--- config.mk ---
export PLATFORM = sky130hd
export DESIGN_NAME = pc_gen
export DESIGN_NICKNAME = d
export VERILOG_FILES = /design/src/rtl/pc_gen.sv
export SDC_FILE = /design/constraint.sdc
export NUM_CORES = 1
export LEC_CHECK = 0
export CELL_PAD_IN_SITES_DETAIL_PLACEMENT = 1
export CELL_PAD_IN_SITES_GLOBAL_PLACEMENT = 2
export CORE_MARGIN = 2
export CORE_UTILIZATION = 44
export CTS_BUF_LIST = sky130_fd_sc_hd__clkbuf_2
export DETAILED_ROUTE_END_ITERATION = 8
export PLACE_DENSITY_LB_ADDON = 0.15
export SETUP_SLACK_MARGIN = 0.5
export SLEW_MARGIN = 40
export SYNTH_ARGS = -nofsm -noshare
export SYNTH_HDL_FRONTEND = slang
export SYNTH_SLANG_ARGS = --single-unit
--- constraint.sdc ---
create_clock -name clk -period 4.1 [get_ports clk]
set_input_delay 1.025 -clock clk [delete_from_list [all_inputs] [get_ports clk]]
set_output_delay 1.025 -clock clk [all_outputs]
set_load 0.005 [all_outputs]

--

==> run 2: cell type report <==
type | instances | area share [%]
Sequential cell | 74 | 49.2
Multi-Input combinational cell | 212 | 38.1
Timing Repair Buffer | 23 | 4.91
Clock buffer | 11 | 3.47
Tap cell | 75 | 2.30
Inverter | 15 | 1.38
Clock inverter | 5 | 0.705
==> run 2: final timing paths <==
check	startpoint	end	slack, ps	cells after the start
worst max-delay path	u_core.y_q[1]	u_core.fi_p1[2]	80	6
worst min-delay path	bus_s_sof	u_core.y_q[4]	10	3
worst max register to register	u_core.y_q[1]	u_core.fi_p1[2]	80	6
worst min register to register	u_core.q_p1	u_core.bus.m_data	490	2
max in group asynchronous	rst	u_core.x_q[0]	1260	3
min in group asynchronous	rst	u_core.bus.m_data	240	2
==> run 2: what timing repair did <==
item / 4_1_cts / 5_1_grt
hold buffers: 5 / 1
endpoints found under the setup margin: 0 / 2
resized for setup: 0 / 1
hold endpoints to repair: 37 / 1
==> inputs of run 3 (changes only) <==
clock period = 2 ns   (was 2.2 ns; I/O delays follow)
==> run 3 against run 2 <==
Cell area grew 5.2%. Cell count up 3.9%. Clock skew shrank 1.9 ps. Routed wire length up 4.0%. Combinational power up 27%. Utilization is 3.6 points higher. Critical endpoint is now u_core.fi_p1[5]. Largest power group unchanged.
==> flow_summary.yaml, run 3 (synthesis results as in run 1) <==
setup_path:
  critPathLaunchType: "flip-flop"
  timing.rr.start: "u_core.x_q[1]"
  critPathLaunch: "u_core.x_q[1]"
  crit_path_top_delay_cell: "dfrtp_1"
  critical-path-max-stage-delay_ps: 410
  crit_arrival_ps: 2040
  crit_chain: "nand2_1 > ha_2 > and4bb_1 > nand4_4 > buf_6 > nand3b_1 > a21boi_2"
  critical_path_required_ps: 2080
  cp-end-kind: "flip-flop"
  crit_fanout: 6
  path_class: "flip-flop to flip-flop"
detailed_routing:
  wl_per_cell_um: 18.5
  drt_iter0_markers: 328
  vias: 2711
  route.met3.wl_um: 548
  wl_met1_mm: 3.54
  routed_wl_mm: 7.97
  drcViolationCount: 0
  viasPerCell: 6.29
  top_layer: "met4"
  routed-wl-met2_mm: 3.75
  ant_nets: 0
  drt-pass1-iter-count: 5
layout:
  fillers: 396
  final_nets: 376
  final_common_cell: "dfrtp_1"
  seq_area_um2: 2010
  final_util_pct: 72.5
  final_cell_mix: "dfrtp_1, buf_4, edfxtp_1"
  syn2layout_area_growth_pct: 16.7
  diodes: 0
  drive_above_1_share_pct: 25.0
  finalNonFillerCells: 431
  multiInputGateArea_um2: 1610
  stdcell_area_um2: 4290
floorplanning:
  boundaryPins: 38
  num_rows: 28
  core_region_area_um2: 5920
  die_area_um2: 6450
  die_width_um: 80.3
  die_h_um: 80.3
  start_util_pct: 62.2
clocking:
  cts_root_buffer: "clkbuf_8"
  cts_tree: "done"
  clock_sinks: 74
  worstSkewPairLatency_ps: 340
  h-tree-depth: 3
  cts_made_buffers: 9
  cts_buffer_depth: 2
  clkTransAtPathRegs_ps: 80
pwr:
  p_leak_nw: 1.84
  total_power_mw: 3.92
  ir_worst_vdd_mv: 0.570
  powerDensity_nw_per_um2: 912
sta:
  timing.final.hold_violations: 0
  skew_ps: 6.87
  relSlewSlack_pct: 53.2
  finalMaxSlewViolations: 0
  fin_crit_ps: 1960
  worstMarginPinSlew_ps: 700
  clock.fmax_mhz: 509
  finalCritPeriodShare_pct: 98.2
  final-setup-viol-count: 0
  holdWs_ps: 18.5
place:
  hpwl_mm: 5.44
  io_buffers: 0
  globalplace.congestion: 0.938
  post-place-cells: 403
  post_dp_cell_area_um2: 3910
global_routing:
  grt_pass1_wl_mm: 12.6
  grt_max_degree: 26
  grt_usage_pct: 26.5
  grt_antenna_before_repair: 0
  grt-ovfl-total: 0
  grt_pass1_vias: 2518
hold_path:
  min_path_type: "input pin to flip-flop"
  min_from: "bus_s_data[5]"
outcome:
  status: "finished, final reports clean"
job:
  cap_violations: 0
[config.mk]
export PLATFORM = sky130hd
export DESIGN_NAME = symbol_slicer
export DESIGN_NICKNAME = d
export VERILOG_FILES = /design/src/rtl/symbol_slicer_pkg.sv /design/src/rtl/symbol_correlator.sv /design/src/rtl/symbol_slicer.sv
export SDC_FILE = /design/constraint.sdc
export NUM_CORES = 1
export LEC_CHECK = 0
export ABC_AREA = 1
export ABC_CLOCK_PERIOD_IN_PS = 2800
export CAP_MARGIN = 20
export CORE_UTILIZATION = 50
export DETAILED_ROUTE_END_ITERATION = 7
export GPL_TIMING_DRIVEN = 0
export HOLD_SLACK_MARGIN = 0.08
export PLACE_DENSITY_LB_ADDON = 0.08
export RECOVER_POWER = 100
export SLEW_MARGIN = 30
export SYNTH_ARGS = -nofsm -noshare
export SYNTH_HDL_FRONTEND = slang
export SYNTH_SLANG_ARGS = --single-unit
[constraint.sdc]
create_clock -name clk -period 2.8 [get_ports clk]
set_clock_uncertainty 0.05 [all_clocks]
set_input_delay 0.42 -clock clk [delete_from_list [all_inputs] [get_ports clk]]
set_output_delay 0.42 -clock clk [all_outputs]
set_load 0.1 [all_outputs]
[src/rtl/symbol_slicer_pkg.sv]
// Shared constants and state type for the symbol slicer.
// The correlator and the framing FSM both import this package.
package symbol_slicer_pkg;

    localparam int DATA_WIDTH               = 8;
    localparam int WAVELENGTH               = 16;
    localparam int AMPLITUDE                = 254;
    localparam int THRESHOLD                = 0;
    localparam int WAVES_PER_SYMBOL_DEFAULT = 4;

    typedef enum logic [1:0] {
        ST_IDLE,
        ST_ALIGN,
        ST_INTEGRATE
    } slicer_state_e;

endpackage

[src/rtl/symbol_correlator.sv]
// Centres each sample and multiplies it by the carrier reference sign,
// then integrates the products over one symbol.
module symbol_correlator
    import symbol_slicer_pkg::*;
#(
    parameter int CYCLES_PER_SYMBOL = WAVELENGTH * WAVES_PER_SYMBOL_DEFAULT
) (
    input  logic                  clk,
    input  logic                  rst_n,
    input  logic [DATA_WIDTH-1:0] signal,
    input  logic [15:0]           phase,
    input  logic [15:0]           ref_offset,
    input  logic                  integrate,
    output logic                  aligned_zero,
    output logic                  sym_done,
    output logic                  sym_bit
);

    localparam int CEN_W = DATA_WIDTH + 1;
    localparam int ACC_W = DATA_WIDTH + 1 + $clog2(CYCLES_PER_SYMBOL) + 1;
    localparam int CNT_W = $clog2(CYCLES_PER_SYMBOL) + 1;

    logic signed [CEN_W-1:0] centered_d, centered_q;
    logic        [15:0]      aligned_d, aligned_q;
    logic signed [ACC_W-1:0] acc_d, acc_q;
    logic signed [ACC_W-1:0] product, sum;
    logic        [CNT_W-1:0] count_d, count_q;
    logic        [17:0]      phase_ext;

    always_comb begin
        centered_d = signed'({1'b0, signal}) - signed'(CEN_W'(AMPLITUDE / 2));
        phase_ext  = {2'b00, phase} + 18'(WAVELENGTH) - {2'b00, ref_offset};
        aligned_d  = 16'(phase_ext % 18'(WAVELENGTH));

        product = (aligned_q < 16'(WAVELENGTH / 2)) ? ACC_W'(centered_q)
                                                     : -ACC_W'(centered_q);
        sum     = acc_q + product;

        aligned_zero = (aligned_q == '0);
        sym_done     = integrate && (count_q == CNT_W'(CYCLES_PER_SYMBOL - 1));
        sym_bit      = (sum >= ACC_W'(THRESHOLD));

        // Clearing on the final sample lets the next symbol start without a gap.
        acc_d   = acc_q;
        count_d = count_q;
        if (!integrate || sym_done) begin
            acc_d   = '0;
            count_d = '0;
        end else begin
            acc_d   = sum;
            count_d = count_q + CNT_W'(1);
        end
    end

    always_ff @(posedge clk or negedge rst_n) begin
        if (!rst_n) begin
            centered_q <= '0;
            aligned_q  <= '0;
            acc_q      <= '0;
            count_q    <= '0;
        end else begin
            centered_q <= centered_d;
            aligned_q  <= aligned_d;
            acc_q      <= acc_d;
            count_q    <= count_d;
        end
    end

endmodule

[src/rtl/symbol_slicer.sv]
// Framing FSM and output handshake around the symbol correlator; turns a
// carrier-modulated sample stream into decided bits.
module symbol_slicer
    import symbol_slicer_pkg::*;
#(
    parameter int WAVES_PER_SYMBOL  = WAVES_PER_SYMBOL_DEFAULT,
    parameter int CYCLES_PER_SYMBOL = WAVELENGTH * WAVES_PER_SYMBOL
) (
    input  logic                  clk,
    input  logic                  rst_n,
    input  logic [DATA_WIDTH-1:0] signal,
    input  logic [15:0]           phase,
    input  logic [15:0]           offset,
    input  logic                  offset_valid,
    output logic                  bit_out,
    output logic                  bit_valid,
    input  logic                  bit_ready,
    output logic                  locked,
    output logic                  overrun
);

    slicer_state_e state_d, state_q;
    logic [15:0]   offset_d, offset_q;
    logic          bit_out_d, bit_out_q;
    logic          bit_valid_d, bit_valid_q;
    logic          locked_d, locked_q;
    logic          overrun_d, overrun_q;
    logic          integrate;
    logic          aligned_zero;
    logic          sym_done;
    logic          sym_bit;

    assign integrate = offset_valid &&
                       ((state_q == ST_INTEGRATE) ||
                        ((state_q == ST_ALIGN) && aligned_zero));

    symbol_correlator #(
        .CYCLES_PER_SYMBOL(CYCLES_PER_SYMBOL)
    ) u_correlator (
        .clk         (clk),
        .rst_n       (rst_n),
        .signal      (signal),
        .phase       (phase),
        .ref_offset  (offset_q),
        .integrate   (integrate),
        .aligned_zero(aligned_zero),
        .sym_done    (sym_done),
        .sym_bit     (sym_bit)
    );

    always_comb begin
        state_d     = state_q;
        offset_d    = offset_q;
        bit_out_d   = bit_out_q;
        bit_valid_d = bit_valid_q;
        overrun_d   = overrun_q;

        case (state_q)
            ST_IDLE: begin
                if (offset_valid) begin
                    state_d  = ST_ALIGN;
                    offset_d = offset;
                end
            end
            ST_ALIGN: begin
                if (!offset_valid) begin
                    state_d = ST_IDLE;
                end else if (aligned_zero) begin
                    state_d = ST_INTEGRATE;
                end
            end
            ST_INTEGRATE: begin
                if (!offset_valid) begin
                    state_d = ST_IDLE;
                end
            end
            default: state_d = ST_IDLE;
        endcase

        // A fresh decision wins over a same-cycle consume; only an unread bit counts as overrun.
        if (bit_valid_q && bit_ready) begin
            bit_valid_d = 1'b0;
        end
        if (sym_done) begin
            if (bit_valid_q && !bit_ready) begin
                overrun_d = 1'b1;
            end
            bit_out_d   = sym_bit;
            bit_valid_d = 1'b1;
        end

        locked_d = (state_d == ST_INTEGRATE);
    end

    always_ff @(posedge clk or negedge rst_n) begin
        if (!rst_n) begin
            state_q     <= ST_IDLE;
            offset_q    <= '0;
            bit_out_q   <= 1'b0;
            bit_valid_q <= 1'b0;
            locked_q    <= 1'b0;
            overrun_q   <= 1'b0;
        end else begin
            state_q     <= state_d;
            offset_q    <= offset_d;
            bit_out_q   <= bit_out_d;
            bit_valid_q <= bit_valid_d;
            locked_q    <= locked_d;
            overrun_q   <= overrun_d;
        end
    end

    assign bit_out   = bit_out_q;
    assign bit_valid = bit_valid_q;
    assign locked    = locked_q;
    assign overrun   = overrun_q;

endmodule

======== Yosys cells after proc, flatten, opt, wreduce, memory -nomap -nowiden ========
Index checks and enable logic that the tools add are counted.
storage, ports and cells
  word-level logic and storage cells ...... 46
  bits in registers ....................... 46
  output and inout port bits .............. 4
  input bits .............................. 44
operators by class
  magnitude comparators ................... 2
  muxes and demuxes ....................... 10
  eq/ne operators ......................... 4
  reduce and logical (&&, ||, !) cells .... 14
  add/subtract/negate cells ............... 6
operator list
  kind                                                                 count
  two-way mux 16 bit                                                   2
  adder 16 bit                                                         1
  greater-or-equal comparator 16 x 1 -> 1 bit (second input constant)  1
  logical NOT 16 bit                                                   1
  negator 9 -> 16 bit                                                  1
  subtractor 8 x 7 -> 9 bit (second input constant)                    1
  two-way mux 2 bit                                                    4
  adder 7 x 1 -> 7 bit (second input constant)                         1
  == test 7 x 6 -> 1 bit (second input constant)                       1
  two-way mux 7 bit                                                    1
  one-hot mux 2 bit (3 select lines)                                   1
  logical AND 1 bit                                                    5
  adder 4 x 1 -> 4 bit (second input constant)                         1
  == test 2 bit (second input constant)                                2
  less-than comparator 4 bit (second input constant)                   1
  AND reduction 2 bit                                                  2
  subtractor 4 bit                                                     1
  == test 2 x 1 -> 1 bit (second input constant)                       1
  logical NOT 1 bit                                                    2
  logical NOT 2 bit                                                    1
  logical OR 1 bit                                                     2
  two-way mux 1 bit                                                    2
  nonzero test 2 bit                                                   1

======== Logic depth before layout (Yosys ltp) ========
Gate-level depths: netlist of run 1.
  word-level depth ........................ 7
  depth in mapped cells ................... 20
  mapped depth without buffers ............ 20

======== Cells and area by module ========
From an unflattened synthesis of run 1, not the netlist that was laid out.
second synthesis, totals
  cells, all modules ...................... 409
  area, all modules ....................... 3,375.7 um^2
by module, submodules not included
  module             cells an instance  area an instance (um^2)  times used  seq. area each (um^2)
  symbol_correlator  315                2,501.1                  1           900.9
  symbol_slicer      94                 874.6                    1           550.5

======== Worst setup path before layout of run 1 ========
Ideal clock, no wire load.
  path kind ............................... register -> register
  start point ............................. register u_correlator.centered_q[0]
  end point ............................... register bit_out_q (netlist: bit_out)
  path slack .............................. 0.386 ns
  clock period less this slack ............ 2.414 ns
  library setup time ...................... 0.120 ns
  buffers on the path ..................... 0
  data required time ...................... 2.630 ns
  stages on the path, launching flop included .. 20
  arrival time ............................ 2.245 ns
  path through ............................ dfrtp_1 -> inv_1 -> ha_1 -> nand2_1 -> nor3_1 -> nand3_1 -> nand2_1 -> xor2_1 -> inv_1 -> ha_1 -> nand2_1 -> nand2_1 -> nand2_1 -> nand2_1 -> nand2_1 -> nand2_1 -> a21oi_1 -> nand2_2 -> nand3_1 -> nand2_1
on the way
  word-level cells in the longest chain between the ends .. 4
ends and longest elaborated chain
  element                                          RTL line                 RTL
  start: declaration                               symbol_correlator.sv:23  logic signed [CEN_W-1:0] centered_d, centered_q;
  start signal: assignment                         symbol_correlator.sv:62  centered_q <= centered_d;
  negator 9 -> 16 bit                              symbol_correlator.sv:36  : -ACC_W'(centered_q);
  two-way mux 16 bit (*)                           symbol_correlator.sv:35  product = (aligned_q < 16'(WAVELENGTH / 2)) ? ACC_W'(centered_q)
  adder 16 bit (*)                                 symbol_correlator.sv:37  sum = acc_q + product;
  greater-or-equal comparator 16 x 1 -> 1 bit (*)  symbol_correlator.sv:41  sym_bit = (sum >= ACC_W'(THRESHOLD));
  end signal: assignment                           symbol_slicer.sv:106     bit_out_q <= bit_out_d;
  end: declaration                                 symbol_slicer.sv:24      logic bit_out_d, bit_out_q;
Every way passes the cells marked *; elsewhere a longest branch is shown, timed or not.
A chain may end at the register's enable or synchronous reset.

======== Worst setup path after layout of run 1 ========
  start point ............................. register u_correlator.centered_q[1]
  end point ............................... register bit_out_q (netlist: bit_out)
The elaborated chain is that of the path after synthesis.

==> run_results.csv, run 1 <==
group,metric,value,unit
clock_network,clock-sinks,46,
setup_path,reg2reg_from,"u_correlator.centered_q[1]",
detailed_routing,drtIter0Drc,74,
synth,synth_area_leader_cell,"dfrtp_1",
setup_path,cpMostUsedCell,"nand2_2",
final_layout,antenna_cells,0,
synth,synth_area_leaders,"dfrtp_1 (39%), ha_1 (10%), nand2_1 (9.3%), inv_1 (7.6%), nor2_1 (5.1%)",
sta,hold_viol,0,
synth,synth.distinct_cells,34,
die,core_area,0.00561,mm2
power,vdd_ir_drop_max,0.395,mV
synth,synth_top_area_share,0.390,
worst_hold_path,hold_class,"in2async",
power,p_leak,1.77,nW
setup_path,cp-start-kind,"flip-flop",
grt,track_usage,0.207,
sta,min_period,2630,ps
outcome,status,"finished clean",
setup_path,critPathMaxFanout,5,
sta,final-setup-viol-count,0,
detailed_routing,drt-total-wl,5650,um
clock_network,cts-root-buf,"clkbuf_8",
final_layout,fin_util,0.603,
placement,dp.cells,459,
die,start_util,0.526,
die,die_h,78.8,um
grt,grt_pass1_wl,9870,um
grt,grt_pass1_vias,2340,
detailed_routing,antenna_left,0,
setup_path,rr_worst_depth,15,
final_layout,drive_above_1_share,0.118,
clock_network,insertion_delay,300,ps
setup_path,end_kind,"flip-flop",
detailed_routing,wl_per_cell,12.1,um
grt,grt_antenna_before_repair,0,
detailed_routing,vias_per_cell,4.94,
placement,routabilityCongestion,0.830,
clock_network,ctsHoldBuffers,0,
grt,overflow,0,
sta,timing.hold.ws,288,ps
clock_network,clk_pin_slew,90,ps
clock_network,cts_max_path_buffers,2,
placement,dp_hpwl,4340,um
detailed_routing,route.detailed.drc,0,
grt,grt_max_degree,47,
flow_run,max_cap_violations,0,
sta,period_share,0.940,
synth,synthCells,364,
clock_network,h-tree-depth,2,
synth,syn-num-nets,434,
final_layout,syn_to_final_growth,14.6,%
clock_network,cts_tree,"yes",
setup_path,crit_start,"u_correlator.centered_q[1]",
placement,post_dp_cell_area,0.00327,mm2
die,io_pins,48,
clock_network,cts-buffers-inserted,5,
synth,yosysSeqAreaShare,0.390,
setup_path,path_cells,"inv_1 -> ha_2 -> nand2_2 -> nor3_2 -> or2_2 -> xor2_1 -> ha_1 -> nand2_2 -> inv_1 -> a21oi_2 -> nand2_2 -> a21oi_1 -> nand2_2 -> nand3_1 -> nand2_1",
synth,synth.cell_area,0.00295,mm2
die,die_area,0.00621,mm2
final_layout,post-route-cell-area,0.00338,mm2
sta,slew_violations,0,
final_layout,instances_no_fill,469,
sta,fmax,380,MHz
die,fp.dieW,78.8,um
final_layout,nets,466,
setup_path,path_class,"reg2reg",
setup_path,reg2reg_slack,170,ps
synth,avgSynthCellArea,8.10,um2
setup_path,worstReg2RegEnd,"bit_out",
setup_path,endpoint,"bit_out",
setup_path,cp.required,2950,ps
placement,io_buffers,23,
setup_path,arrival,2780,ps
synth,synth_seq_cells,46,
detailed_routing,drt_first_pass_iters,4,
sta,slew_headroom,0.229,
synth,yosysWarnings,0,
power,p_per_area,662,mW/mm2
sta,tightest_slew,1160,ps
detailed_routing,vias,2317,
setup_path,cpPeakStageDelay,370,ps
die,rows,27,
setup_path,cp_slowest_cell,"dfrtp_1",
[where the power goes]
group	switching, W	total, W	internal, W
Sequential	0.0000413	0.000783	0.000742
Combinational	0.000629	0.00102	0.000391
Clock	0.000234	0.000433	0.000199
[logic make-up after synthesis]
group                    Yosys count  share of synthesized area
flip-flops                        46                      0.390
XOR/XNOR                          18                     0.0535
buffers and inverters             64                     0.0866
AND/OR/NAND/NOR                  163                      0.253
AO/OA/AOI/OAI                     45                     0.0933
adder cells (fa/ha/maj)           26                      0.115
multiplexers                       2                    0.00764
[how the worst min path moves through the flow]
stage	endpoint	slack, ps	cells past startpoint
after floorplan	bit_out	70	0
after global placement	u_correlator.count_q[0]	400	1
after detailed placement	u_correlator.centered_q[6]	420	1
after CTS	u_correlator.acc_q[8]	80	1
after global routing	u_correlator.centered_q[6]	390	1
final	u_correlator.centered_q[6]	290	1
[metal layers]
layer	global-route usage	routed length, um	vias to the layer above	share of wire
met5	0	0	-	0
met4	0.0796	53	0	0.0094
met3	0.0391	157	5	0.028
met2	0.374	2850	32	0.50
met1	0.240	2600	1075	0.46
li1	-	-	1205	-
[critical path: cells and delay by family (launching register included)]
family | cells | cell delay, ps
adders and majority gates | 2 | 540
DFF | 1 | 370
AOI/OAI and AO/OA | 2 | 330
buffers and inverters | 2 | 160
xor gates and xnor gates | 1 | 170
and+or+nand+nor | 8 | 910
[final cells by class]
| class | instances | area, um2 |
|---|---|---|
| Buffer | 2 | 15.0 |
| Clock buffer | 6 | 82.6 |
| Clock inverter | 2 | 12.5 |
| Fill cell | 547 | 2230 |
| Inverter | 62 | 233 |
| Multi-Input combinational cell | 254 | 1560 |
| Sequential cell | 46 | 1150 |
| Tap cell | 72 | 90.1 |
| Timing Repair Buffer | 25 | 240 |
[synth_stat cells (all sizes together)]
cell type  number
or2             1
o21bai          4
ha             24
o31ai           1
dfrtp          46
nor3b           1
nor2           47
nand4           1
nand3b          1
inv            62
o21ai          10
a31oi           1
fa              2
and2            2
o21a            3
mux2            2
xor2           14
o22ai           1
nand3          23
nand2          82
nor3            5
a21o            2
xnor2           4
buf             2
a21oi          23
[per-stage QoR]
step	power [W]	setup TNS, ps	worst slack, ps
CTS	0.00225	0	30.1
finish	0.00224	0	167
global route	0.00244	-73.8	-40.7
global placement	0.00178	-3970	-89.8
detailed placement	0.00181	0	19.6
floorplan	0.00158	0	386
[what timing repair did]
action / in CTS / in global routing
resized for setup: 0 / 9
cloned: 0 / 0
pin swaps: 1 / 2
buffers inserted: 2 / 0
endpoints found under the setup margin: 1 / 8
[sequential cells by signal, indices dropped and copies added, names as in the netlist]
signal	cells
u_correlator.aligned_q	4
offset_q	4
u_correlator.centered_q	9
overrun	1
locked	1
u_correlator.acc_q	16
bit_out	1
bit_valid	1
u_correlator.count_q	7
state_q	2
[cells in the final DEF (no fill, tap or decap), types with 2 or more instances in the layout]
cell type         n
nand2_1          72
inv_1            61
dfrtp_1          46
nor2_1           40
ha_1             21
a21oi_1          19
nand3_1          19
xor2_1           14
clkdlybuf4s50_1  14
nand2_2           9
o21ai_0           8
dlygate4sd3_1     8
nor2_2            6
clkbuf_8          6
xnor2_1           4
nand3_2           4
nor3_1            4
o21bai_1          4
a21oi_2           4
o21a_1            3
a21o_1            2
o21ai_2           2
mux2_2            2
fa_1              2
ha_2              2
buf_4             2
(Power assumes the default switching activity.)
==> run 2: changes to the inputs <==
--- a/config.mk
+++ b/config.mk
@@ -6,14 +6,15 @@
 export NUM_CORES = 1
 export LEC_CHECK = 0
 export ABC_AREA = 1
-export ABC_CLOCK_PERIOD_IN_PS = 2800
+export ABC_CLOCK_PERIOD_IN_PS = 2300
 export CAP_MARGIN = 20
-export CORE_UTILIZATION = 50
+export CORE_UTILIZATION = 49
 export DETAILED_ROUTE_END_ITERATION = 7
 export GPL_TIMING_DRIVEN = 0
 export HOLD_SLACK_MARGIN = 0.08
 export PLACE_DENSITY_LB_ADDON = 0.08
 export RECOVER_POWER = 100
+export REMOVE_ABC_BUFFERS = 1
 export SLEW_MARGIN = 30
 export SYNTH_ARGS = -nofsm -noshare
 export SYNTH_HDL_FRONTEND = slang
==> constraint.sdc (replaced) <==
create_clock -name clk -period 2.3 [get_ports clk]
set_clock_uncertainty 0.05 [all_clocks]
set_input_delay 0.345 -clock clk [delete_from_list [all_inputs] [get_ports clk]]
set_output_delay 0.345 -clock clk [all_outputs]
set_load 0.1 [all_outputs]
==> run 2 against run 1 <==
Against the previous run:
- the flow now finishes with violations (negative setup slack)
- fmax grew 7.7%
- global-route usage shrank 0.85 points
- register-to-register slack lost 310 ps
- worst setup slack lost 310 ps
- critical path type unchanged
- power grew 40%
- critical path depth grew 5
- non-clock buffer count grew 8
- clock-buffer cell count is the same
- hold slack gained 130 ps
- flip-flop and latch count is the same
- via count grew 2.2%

**Exercise:** Give back, unchanged, the run of lines in the listing above that begins at the line containing "Cell area grew" and ends at the line containing "route.met3.wl_um: 548", both included.

**The answer:**
Cell area grew 5.2%. Cell count up 3.9%. Clock skew shrank 1.9 ps. Routed wire length up 4.0%. Combinational power up 27%. Utilization is 3.6 points higher. Critical endpoint is now u_core.fi_p1[5]. Largest power group unchanged.
==> flow_summary.yaml, run 3 (synthesis results as in run 1) <==
setup_path:
  critPathLaunchType: "flip-flop"
  timing.rr.start: "u_core.x_q[1]"
  critPathLaunch: "u_core.x_q[1]"
  crit_path_top_delay_cell: "dfrtp_1"
  critical-path-max-stage-delay_ps: 410
  crit_arrival_ps: 2040
  crit_chain: "nand2_1 > ha_2 > and4bb_1 > nand4_4 > buf_6 > nand3b_1 > a21boi_2"
  critical_path_required_ps: 2080
  cp-end-kind: "flip-flop"
  crit_fanout: 6
  path_class: "flip-flop to flip-flop"
detailed_routing:
  wl_per_cell_um: 18.5
  drt_iter0_markers: 328
  vias: 2711
  route.met3.wl_um: 548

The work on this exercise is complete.